Summit Therapeutics is an international biopharmaceutical company focussed on the discovery and development of novel medicines to treat the fatal muscle wasting disease Duchenne muscular dystrophy and infections caused by the bacteria C. difficile.  Our goal is to become a fully integrated biopharmaceutical company focused on the discovery, development and commercialization of novel medicines for indications for which there are no existing or only inadequate therapies.

Duchenne muscular dystrophy, or DMD, is one of the most common, fatal genetic disorders diagnosed in children around the world. Estimated to affect approximately 50,000 patients in the developed world, DMD results in the progressive wasting of muscles throughout the body. There is currently no approved disease-modifying therapy for DMD that would treat all patients with the disease. Consequently, life expectancy for DMD patients is in the late twenties. We are developing small molecule utrophin modulators as a potential disease modifying treatment that would be applicable to all patients with this devastating disease. We are applying our leadership position in the field of utrophin modulation to advance our lead DMD drug candidate, ezutromid (SMT C1100), through patient clinical trials and in parallel to develop a pipeline of future generation utrophin modulators.

Clostridium difficile infection, or CDI, is a serious illness and a major healthcare issue in hospitals, long-term care homes, and increasingly in the wider community. The key clinical issue with CDI is disease recurrence, with each additional episode of CDI being associated with greater disease severity, higher mortality rates and an increased burden on the healthcare system. We are developing ridinilazole (SMT19969), a novel antibiotic designed to selectively target C. difficile that has the potential to reduce the high CDI recurrence rates.

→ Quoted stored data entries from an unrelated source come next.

`config.mk`:
```
export PLATFORM = sky130hd
export DESIGN_NAME = mem_port_arbiter
export DESIGN_NICKNAME = d
export VERILOG_FILES = /design/src/rtl/mem_port_arbiter_pkg.sv /design/src/rtl/mem_port_arbiter_starve.sv /design/src/rtl/mem_port_arbiter.sv
export SDC_FILE = /design/constraint.sdc
export NUM_CORES = 1
export LEC_CHECK = 0
export BUFFER_PORTS_ARGS = -buffer_cell sky130_fd_sc_hd__buf_2
export CORE_MARGIN = 1
export CORE_UTILIZATION = 30
export CTS_BUF_LIST = sky130_fd_sc_hd__clkbuf_16
export DETAILED_ROUTE_END_ITERATION = 8
export PLACE_DENSITY_LB_ADDON = 0.25
export SETUP_SLACK_MARGIN = 0.4
export SYNTH_ARGS = -nofsm -noshare
export SYNTH_HDL_FRONTEND = slang
export SYNTH_SLANG_ARGS = --single-unit
```
`constraint.sdc`:
```
create_clock -name clk -period 1.9 [get_ports clk]
set_clock_uncertainty 0.15 [all_clocks]
set_input_delay 0.57 -clock clk [delete_from_list [all_inputs] [get_ports clk]]
set_output_delay 0.57 -clock clk [all_outputs]
set_load 0.02 [all_outputs]
```
`src/rtl/mem_port_arbiter_pkg.sv`:
```
// Shared constants for the unified-memory port arbiter: FSM encoding,
// requester identifiers and the default datapath width.
package mem_port_arbiter_pkg;

    localparam int DATA_WIDTH_DEF = 32;

    localparam logic [1:0] IDLE     = 2'd0;
    localparam logic [1:0] BUSY_IF  = 2'd1;
    localparam logic [1:0] BUSY_MEM = 2'd2;
    localparam logic [1:0] RESP     = 2'd3;

    localparam logic REQ_IF  = 1'b0;
    localparam logic REQ_MEM = 1'b1;

endpackage

```
`src/rtl/mem_port_arbiter_starve.sv`:
```
// Starvation guard: counts MEM grants made while fetch waits and forces
// the next grant to fetch once the limit is reached.
module arb_starve_counter #(
    parameter int STARVE_LIMIT = 4
) (
    input  logic       clk,
    input  logic       reset,
    input  logic       if_req,
    input  logic       if_grant,
    input  logic       mem_grant,
    output logic       force_if,
    output logic [3:0] count
);

    localparam logic [3:0] LIMIT = 4'(STARVE_LIMIT);

    always_ff @(posedge clk or negedge reset) begin
        if (!reset) begin
            count <= 4'd0;
        end else if (if_grant) begin
            count <= 4'd0;
        end else if (mem_grant) begin
            // A MEM grant with nobody waiting resets the fairness history.
            if (!if_req)
                count <= 4'd0;
            else if (count != LIMIT)
                count <= count + 4'd1;
        end
    end

    assign force_if = if_req && (count == LIMIT);

endmodule

```
`src/rtl/mem_port_arbiter.sv`:
```
// Arbitrates a single-port memory between fetch and load/store, with
// data-over-fetch priority, a starvation guard and flush-based fetch kill.
module mem_port_arbiter
    import mem_port_arbiter_pkg::*;
#(
    parameter int DATA_WIDTH   = DATA_WIDTH_DEF,
    parameter int STARVE_LIMIT = 4
) (
    input  logic                  clk,
    input  logic                  reset,
    input  logic                  i_If_Req,
    input  logic [DATA_WIDTH-1:0] i_If_Addr,
    input  logic                  i_Flush,
    output logic [DATA_WIDTH-1:0] o_If_Rdata,
    output logic                  o_If_Valid,
    output logic                  o_If_Stall,
    input  logic                  i_Mem_Req,
    input  logic                  i_Mem_We,
    input  logic [DATA_WIDTH-1:0] i_Mem_Addr,
    input  logic [DATA_WIDTH-1:0] i_Mem_Wdata,
    output logic [DATA_WIDTH-1:0] o_Mem_Rdata,
    output logic                  o_Mem_Valid,
    output logic                  o_Mem_Stall,
    output logic                  o_Bus_Req,
    output logic                  o_Bus_We,
    output logic [DATA_WIDTH-1:0] o_Bus_Addr,
    output logic [DATA_WIDTH-1:0] o_Bus_Wdata,
    input  logic                  i_Bus_Ack,
    input  logic [DATA_WIDTH-1:0] i_Bus_Rdata,
    output logic [1:0]            dbg_state,
    output logic [3:0]            dbg_starve
);

    // Handshakes: requesters hold a level request (and its address/data)
    // until their one-cycle valid pulse; fetch may also abandon on flush.
    // The bus request is held with constant address/data until a one-cycle
    // ack, which carries read data in the same cycle.

    logic [1:0] state;
    logic       owner;
    logic       kill;
    logic       force_if;
    logic       mem_win;
    logic       if_win;
    logic       if_grant;
    logic       mem_grant;

    assign mem_win   = i_Mem_Req && !force_if;
    assign if_win    = i_If_Req && !i_Flush && !mem_win;
    assign mem_grant = (state == IDLE) && mem_win;
    assign if_grant  = (state == IDLE) && if_win;

    arb_starve_counter #(
        .STARVE_LIMIT(STARVE_LIMIT)
    ) u_starve (
        .clk      (clk),
        .reset    (reset),
        .if_req   (i_If_Req),
        .if_grant (if_grant),
        .mem_grant(mem_grant),
        .force_if (force_if),
        .count    (dbg_starve)
    );

    always_ff @(posedge clk or negedge reset) begin
        if (!reset) begin
            state       <= IDLE;
            owner       <= REQ_IF;
            kill        <= 1'b0;
            o_Bus_Req   <= 1'b0;
            o_Bus_We    <= 1'b0;
            o_Bus_Addr  <= '0;
            o_Bus_Wdata <= '0;
            o_If_Rdata  <= '0;
            o_If_Valid  <= 1'b0;
            o_Mem_Rdata <= '0;
            o_Mem_Valid <= 1'b0;
        end else begin
            case (state)
                IDLE: begin
                    kill <= 1'b0;
                    if (mem_win) begin
                        state       <= BUSY_MEM;
                        owner       <= REQ_MEM;
                        o_Bus_Req   <= 1'b1;
                        o_Bus_We    <= i_Mem_We;
                        o_Bus_Addr  <= i_Mem_Addr;
                        o_Bus_Wdata <= i_Mem_Wdata;
                    end else if (if_win) begin
                        state       <= BUSY_IF;
                        owner       <= REQ_IF;
                        o_Bus_Req   <= 1'b1;
                        o_Bus_We    <= 1'b0;
                        o_Bus_Addr  <= i_If_Addr;
                        o_Bus_Wdata <= '0;
                    end
                end
                BUSY_IF, BUSY_MEM: begin
                    if (state == BUSY_IF && i_Flush)
                        kill <= 1'b1;
                    if (i_Bus_Ack) begin
                        o_Bus_Req <= 1'b0;
                        state     <= RESP;
                        if (owner == REQ_IF) begin
                            o_If_Rdata <= i_Bus_Rdata;
                            // A flush in the ack cycle must also suppress the pulse.
                            o_If_Valid <= !(kill || i_Flush);
                        end else begin
                            o_Mem_Rdata <= i_Bus_Rdata;
                            o_Mem_Valid <= 1'b1;
                        end
                    end
                end
                RESP: begin
                    o_If_Valid  <= 1'b0;
                    o_Mem_Valid <= 1'b0;
                    kill        <= 1'b0;
                    state       <= IDLE;
                end
                default: state <= IDLE;
            endcase
        end
    end

    assign o_If_Stall  = i_If_Req && !o_If_Valid;
    assign o_Mem_Stall = i_Mem_Req && !o_Mem_Valid;
    assign dbg_state   = state;

endmodule
```
==> impl_metrics.ini <==
[outcome]
status = complete, no violations

[setup_path]
start_kind = flip-flop
critPathKind = flip-flop to flip-flop
critPathCaptureType = flip-flop
crit_arrival_ps = 1980
critPathMaxFanout = 5
crit_required_ps = 2040

[die]
chipWidth_um = 142.3
die-area_um2 = 20240
core_um2 = 19020
initial_core_util = 0.3104
die_y_um = 142.3
io_pins = 275
rows = 50

[worst_hold_path]
hold_class = input pin to flip-flop

[logic_synthesis]
synth_area_leaders = dfrtp_1 59%, mux2_2 12%, inv_1 6.5%
ys_seq_area_frac = 0.5935
syn-cell-area_um2 = 5903
synth_nets = 661
yosys_warnings = 0
synth-seq-cells = 140
synth_top_area_frac = 0.5935
synth_top_area_cell = dfrtp_1
synth_cell_types = 35
syn_area_per_cell_um2 = 11.35
syn_inst = 520

[grt]
grt_pass1_wl_um = 29730
grt_max_degree = 36
grt_overflow_total = 0
grt_pass1_vias = 5443
antenna_found_initial = 1
grtUsageTotal = 0.1949

[cts]
cts.clk_slew.worst_paths_ps = 60
h-tree-depth = 4
numCtsBuffers = 17
clock-root-buffer = clkbuf_16
cts_max_path_buffers = 2
clock-sinks = 140
cts_tree = yes
clock_latency_ps = 410

[detailed_routing]
num_vias = 5499
postRouteAntennaNets = 0
drt_first_iter_violations = 241
dr.pass1.iters = 6
finalWirelength_um = 21060
drt-vias-per-instance = 4.625
drcViolationCount = 0
wl_per_cell_um = 17.71

[timing]
hold_viol = 0
min_period_ps = 1837
setup_tns_ps = 0
tightest_slew_ps = 329.3
rsz0062_at_grt = true
setup_viol = 0
final_max_slew_viol_count = 0
finalCritPeriodShare = 0.9667
max_freq_mhz = 544.5
slew-limit-headroom = 0.7805

[layout]
postLayoutCellArea_um2 = 11350
final_common_cell = buf_6
final_net_count = 1056
area_growth_pct = 92.31
nFillCells = 1537
final_cell_mix = 160 x buf_6, 134 x dfrtp_1, 132 x buf_2, 98 x inv_1, 69 x buf_4
finalNonFillerCells = 1189
final_layout_size_suffix_gt1_frac = 0.6325
utilization = 0.5969

[placed_design]
gp_congestion = 0.7083
io_buffers = 274
placed_area_um2 = 7886
placed_cells = 1054
hpwlAfterDp_um = 11470

[power]
max-vdd-ir-drop_mv = 1.204
power.static_leakage_nw = 6.027
power_density_nw_per_um2 = 1878

[run]
cap_violations = 0
cells in the mapped netlist:
| library cell | instances |
|---|---|
| nor2_1 | 1 |
| nor2b_1 | 3 |
| o31ai_1 | 2 |
| o22ai_1 | 1 |
| and3_1 | 1 |
| clkbuf_1 | 9 |
| mux2_2 | 65 |
| nand3_1 | 4 |
| a222oi_1 | 32 |
| buf_2 | 15 |
| and2_1 | 1 |
| dfrtp_1 | 140 |
| nand4b_2 | 1 |
| a21oi_1 | 3 |
| o211ai_1 | 1 |
| mux2i_1 | 1 |
| nand3b_1 | 1 |
| o2bb2ai_1 | 2 |
| a21o_1 | 1 |
| buf_6 | 6 |
| nor2_4 | 1 |
| a31oi_1 | 1 |
| ha_1 | 6 |
| o21ai_0 | 36 |
| a31oi_2 | 1 |
| nand2_1 | 73 |
| a22oi_1 | 1 |
| inv_1 | 102 |
| xor2_1 | 1 |
| and3b_1 | 1 |
| a211oi_1 | 1 |
| a32o_1 | 1 |
| buf_4 | 1 |
| nor3_1 | 3 |
| o21a_1 | 1 |
layer usage:
metal  up-vias  routed length [um]  global-route usage
li1       2540                   -                   -
met1      2712                8074              0.2173
met2       235               10860              0.3437
met3        12                1909             0.08008
met4         0                 211             0.04697
met5         -                   0                   0
metrics by stage:
step | hold slack, ps | setup WS [ps] | power [mW]
after floorplan | 124.4 | -36.66 | 9.813
after global placement | 328.8 | -378.6 | 12.13
after detailed placement | 330.6 | -407.7 | 12.23
after CTS | 192.4 | 68.89 | 19.70
after global routing | 191.8 | -26.40 | 22.36
final | 206.6 | 63.35 | 21.31
registers in the layout (all words and copies together), names as in the netlist:
signal / flops
u_starve.count: 4
dbg_state: 2
o_Bus_Wdata: 32
o_Bus_Req: 1
o_If_Valid: 1
o_Mem_Rdata: 32
kill: 1
o_Bus_We: 1
o_If_Rdata: 32
o_Bus_Addr: 32
o_Mem_Valid: 1
owner: 1
worst paths after layout:
check                                  start              end  slack [ps]  cells after the start
max in group asynchronous              reset    o_Bus_Addr[5]         590                      3
max                        u_starve.count[0]   o_Bus_Addr[31]          60                      8
min in group asynchronous              reset   o_Bus_Wdata[5]         460                      2
max reg2reg                u_starve.count[0]   o_Bus_Addr[31]          60                      8
min                          i_Mem_Wdata[16]  o_Bus_Wdata[16]         210                      3
min reg2reg                  o_Bus_Wdata[18]  o_Bus_Wdata[18]         390                      2
worst max-delay path: stages, from the launching register on:
cell and delay [ps]:
dfrtp_2 420, inv_2 70, ha_4 140, nand4b_4 90, buf_6 130, buf_12 110
and3_4 200, buf_16 150, a222oi_1 240
cells by family (layout without fill, tap and decap cells):
family / Yosys count / after routing / share of synthesized area
multiplexers: 66 / 66 / 0.1257
AND/OR/NAND/NOR: 90 / 92 / 0.06549
XOR/XNOR: 1 / 1 / 0.001484
flip-flops: 140 / 140 / 0.5935
adder cells (fa/ha/maj): 6 / 6 / 0.01272
AO/OA/AOI/OAI: 84 / 84 / 0.1051
other: 0 / 1 / 0
buffers and inverters: 133 / 539 / 0.09601
where the power goes:
group | internal [mW] | switching [mW] | total [mW] | leakage [nW]
Sequential | 4.43 | 1.10 | 5.53 | 1.65
Combinational | 7.08 | 5.23 | 12.3 | 4.08
Clock | 2.09 | 1.37 | 3.47 | 0.299
timing repair:
| item | CTS | global route |
|---|---|---|
| hold endpoints to repair | 24 | 0 |
| pin swaps | 15 | 37 |
| gates resized for setup | 371 | 104 |
| setup buffers | 39 | 36 |
| setup endpoints to repair | 279 | 280 |
| hold buffers | 1 | 0 |
| cloned | 17 | 9 |
area by class of cell:
class,instances,area [um^2],area share
Timing Repair Buffer,405,3984,0.3509
Sequential cell,140,3511,0.3093
Multi-Input combinational cell,249,2532,0.2231
Clock buffer,17,425.4,0.03747
Inverter,102,387.9,0.03417
Tap cell,260,325.3,0.02866
Clock inverter,15,183.9,0.01620
Antenna cell,1,2.502,0.0002204
No activity file was read; power rests on OpenSTA's default activity.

We are seeking to rapidly advance the development of our lead product candidates, ezutromid for DMD and ridinilazole for CDI, through patient clinical trials with the goal of seeking to maximise the commercial opportunity for each of these candidates, including potentially by entering into collaboration arrangements with third parties or by retaining our commercialisation rights. To this end, we have entered into an exclusive license and collaboration agreement, granting Sarepta Therapeutics European rights to our utrophin modulator pipeline.

Summit was founded in 2003 as a spin-out of the University of Oxford and our shares are listed on the Alternative Investment Market, or AIM, of the London Stock Exchange (symbol ‘SUMM’) and the NASDAQ Global Market (symbol ‘SMMT’).  We are headquartered in Oxfordshire, UK and have an office in Cambridge, Massachusetts, US.